(Stored data entries)
---+---

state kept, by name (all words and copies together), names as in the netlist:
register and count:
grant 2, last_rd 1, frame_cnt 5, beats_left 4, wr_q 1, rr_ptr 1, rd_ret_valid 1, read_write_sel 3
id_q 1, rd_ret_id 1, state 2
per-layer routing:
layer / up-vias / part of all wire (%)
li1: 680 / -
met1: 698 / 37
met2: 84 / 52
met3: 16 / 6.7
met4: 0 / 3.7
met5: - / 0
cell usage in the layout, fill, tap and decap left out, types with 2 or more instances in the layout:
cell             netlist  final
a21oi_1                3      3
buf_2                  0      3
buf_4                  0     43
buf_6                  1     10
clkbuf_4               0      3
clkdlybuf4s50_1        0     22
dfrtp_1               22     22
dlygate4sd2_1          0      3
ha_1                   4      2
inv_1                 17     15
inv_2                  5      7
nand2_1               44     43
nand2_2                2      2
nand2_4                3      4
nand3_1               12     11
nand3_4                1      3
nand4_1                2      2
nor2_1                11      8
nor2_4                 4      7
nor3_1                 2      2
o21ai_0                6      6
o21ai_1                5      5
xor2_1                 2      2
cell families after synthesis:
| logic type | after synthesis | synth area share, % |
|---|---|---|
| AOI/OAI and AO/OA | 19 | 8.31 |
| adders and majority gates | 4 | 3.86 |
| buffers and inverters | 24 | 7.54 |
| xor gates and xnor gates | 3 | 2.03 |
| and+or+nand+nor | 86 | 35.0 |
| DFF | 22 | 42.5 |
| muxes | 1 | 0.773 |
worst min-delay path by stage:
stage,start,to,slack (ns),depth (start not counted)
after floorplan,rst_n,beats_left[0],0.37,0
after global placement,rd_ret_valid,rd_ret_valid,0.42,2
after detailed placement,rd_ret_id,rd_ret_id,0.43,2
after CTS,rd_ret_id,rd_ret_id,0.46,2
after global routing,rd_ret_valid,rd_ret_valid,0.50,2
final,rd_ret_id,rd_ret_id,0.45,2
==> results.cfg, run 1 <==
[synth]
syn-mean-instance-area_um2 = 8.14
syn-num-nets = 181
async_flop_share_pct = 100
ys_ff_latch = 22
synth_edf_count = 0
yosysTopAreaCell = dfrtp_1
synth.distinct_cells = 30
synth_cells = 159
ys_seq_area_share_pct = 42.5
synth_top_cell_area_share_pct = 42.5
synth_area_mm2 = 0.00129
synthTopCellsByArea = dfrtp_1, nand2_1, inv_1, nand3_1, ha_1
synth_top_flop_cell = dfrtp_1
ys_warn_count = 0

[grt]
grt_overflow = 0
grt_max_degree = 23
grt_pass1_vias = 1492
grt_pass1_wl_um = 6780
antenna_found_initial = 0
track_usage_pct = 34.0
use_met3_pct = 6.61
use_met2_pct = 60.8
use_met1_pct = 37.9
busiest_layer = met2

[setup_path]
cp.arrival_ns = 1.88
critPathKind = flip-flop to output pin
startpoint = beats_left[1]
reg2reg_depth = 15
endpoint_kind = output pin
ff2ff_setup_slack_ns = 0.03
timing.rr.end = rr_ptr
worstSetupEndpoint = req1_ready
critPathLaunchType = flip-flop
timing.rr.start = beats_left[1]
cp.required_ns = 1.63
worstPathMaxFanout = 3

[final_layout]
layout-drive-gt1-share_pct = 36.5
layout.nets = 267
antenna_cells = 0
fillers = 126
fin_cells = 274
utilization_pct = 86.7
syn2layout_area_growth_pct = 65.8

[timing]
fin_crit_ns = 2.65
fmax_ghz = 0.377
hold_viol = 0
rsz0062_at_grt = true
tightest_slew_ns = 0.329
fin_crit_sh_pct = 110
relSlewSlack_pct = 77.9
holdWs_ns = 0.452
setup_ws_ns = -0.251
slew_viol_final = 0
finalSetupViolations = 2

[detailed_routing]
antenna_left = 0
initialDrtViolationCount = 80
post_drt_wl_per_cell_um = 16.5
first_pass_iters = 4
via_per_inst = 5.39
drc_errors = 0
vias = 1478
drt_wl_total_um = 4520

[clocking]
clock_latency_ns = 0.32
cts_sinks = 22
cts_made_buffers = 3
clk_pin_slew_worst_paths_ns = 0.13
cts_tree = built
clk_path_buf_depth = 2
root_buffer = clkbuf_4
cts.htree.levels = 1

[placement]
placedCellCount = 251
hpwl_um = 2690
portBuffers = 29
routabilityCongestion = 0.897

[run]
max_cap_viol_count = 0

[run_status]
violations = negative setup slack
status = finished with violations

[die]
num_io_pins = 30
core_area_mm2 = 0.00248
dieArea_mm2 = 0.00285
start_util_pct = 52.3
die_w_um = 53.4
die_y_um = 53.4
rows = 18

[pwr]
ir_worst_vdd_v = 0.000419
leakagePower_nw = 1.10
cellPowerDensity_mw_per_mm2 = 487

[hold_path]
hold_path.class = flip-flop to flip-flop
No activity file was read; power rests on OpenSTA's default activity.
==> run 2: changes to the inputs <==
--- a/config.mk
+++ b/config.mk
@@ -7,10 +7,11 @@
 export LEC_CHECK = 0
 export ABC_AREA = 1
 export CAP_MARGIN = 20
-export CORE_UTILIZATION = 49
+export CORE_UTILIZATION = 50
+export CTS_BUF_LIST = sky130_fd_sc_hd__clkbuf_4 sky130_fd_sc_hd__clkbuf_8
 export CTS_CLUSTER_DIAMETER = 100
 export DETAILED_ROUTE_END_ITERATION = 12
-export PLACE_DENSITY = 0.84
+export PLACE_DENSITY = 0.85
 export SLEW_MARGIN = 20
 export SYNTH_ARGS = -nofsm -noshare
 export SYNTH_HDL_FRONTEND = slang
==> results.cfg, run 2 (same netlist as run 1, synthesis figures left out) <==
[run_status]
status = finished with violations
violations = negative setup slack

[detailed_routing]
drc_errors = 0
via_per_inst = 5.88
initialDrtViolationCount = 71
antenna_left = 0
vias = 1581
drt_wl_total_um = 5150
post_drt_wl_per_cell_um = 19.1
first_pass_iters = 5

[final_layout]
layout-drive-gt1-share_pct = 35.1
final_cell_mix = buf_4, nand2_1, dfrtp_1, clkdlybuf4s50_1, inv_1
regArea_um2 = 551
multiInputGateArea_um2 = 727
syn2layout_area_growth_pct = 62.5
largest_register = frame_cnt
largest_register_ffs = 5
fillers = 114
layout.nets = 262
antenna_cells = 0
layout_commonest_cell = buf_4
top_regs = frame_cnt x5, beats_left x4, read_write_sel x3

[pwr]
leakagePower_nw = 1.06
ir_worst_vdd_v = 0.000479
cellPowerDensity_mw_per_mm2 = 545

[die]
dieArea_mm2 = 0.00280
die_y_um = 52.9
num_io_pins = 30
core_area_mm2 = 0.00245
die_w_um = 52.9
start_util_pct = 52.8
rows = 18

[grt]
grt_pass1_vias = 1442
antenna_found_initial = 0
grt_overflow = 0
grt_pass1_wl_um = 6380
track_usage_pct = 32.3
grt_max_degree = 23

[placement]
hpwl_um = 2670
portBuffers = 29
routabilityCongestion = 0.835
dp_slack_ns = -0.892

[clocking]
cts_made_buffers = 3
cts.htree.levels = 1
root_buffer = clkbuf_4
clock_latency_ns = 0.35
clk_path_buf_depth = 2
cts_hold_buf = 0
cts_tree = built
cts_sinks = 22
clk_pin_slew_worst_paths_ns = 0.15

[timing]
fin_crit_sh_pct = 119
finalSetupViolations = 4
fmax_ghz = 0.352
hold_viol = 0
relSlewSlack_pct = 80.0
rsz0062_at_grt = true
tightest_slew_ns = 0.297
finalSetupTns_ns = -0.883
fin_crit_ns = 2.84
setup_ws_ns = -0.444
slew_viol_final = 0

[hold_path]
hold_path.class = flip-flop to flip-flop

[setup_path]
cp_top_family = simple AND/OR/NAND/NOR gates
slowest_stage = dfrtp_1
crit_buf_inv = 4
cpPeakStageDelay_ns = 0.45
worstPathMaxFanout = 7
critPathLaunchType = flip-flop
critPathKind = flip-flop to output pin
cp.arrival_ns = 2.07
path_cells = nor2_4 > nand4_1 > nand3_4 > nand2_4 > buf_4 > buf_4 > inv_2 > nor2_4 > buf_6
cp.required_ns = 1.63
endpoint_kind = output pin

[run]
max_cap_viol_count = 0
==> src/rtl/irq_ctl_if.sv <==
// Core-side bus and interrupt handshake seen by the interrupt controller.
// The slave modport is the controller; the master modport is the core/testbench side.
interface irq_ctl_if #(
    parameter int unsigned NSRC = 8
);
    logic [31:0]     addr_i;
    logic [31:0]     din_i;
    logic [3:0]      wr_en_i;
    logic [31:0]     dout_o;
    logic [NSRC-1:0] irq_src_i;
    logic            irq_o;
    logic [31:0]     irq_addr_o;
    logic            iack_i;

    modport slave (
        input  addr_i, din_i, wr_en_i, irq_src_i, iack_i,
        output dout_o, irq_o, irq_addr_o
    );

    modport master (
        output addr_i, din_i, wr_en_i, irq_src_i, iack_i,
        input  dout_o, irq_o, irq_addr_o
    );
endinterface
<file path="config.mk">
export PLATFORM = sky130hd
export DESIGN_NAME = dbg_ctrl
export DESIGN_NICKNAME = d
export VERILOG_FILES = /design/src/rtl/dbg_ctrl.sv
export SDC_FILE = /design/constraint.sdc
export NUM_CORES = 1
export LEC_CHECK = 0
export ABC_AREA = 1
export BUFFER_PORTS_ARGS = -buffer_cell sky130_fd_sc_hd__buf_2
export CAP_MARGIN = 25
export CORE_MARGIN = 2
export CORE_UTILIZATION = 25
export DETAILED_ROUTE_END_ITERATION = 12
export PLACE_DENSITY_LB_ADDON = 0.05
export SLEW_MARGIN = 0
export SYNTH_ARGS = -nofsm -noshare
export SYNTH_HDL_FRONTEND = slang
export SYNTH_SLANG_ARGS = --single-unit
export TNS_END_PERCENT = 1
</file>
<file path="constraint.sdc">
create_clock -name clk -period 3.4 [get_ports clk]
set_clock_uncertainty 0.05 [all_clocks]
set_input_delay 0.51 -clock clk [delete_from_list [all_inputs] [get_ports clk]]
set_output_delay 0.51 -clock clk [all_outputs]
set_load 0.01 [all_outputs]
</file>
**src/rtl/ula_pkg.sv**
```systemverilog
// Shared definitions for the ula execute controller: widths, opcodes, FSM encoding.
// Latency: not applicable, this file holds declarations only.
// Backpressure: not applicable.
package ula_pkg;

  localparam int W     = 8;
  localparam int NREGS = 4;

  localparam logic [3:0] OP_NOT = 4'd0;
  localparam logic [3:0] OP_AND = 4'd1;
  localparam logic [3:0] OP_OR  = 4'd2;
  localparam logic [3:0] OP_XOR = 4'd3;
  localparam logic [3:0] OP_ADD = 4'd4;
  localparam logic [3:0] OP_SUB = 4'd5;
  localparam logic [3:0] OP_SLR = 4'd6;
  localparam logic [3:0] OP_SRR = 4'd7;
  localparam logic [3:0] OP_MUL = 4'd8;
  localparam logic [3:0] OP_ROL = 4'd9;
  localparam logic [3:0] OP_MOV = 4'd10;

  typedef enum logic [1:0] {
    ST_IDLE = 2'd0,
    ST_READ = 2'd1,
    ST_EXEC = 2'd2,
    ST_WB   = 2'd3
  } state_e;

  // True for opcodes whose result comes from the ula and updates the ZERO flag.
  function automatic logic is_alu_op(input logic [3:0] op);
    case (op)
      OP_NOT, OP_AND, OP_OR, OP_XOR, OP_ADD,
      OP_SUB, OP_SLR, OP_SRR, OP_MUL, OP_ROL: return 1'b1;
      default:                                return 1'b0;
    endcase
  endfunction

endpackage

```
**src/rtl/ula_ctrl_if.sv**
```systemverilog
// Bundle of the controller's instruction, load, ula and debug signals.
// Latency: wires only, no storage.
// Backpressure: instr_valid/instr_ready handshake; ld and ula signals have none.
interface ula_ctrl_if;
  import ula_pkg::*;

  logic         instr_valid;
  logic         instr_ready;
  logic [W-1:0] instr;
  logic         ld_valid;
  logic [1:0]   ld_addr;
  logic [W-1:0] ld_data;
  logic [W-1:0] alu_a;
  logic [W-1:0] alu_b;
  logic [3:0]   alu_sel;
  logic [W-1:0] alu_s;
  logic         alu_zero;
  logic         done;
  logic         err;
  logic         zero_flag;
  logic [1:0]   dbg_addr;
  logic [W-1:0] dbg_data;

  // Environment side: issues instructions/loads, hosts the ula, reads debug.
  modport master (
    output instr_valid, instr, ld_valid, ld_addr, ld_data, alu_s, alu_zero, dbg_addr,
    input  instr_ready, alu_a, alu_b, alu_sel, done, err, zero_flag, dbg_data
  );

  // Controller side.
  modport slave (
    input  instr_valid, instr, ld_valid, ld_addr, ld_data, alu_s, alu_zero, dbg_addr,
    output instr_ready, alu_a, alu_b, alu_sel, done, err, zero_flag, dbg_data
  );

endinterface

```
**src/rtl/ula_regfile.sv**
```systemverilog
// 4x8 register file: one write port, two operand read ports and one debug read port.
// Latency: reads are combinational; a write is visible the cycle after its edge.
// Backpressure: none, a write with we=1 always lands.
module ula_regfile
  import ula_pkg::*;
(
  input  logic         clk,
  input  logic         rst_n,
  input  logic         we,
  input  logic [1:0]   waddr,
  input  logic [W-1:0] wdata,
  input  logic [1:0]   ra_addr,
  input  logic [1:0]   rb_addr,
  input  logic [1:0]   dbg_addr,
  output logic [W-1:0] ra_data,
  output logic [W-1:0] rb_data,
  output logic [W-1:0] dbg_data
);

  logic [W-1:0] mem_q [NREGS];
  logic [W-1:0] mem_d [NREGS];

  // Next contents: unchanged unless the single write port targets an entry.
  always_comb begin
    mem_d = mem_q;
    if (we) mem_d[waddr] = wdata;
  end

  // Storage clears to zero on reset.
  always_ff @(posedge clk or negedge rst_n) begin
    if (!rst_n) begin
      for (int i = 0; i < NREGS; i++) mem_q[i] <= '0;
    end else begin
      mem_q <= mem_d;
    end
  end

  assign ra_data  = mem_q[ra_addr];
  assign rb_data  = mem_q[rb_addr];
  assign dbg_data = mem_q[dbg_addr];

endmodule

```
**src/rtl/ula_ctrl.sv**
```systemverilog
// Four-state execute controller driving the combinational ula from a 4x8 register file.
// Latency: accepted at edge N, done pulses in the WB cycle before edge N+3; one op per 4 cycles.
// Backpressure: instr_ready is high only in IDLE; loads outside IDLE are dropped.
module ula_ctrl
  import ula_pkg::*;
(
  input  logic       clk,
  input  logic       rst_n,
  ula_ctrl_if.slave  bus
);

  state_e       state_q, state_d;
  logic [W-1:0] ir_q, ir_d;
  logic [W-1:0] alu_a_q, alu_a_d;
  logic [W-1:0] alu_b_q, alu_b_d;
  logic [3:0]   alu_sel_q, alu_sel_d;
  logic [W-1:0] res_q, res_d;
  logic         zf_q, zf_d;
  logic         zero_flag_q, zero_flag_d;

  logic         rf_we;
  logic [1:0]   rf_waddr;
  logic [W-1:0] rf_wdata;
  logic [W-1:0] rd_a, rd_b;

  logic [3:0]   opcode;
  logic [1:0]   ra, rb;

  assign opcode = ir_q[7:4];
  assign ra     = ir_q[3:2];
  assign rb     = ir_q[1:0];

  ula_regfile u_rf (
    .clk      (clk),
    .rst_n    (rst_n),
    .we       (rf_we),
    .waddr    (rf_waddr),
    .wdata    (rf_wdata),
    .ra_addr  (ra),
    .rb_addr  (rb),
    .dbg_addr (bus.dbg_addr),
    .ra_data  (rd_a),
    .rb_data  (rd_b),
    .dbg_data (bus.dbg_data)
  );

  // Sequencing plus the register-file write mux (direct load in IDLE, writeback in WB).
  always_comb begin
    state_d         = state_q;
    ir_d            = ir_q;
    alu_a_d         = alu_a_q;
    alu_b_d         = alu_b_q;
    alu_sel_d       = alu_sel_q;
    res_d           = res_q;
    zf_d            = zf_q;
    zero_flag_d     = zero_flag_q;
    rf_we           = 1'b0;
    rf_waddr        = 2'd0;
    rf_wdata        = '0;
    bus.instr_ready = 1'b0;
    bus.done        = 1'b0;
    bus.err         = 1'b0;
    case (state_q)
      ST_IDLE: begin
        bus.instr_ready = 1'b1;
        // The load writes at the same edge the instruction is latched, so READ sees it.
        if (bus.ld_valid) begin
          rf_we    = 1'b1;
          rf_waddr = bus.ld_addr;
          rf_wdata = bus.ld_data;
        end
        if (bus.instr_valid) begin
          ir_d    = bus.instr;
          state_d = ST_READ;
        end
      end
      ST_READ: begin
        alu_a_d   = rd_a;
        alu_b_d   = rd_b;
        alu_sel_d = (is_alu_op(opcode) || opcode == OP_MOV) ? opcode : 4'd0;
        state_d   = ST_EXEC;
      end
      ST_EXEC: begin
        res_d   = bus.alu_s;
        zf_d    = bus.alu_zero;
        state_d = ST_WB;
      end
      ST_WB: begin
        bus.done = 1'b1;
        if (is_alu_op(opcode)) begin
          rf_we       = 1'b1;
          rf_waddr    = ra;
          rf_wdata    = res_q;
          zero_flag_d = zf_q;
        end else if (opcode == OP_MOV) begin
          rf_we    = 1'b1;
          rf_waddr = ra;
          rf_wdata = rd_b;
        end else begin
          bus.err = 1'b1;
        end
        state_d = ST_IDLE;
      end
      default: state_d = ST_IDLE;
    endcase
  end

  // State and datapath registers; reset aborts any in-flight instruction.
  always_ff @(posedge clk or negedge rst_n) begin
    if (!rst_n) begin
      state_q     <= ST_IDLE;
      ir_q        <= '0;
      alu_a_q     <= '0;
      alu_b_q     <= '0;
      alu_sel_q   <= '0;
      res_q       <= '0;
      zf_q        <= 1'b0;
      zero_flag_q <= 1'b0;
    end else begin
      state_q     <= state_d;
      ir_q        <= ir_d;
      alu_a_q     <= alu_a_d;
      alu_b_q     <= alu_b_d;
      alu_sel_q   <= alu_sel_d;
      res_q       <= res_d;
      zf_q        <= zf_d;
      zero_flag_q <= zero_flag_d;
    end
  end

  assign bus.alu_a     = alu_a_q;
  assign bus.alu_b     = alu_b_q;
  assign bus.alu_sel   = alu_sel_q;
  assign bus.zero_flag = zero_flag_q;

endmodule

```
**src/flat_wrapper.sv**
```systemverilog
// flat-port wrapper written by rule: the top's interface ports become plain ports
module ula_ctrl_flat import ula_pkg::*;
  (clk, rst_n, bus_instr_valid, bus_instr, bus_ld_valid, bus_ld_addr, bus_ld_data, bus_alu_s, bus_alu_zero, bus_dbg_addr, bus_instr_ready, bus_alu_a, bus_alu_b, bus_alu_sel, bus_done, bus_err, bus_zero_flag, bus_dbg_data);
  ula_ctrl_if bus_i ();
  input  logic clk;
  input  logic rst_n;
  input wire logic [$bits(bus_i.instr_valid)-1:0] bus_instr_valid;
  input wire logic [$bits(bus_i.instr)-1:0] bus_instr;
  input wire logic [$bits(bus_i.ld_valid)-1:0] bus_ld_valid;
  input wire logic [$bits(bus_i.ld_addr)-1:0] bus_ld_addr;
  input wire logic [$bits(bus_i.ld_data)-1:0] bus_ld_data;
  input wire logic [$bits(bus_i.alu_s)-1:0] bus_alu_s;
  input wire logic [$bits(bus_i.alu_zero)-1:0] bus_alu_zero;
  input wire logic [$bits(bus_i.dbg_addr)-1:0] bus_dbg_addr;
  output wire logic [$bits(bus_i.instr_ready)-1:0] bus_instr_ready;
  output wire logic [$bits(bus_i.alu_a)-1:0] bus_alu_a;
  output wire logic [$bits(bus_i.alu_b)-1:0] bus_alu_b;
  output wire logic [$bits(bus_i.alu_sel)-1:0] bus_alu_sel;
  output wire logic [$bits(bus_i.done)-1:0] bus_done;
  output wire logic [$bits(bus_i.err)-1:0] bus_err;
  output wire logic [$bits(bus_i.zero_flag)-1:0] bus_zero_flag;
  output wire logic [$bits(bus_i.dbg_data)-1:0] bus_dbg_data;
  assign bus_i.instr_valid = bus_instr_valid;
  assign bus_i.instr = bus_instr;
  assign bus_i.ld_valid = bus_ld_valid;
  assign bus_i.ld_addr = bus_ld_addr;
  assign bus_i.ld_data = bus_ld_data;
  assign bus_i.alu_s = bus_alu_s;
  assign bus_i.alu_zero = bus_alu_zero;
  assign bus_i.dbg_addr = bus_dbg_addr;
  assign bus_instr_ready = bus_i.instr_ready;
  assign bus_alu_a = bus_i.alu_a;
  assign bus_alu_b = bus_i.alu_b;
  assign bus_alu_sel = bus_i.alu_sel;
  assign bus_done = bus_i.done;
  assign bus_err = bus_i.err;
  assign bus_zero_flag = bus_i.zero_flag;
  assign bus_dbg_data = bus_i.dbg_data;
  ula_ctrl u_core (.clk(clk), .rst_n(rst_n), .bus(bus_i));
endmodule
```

---+---

• _Problem description_:
The lines running from the start of the data through the one that contains "met4: 0 / 3.7" should be reproduced exactly, and only those.

• _Answer box_:
state kept, by name (all words and copies together), names as in the netlist:
register and count:
grant 2, last_rd 1, frame_cnt 5, beats_left 4, wr_q 1, rr_ptr 1, rd_ret_valid 1, read_write_sel 3
id_q 1, rd_ret_id 1, state 2
per-layer routing:
layer / up-vias / part of all wire (%)
li1: 680 / -
met1: 698 / 37
met2: 84 / 52
met3: 16 / 6.7
met4: 0 / 3.7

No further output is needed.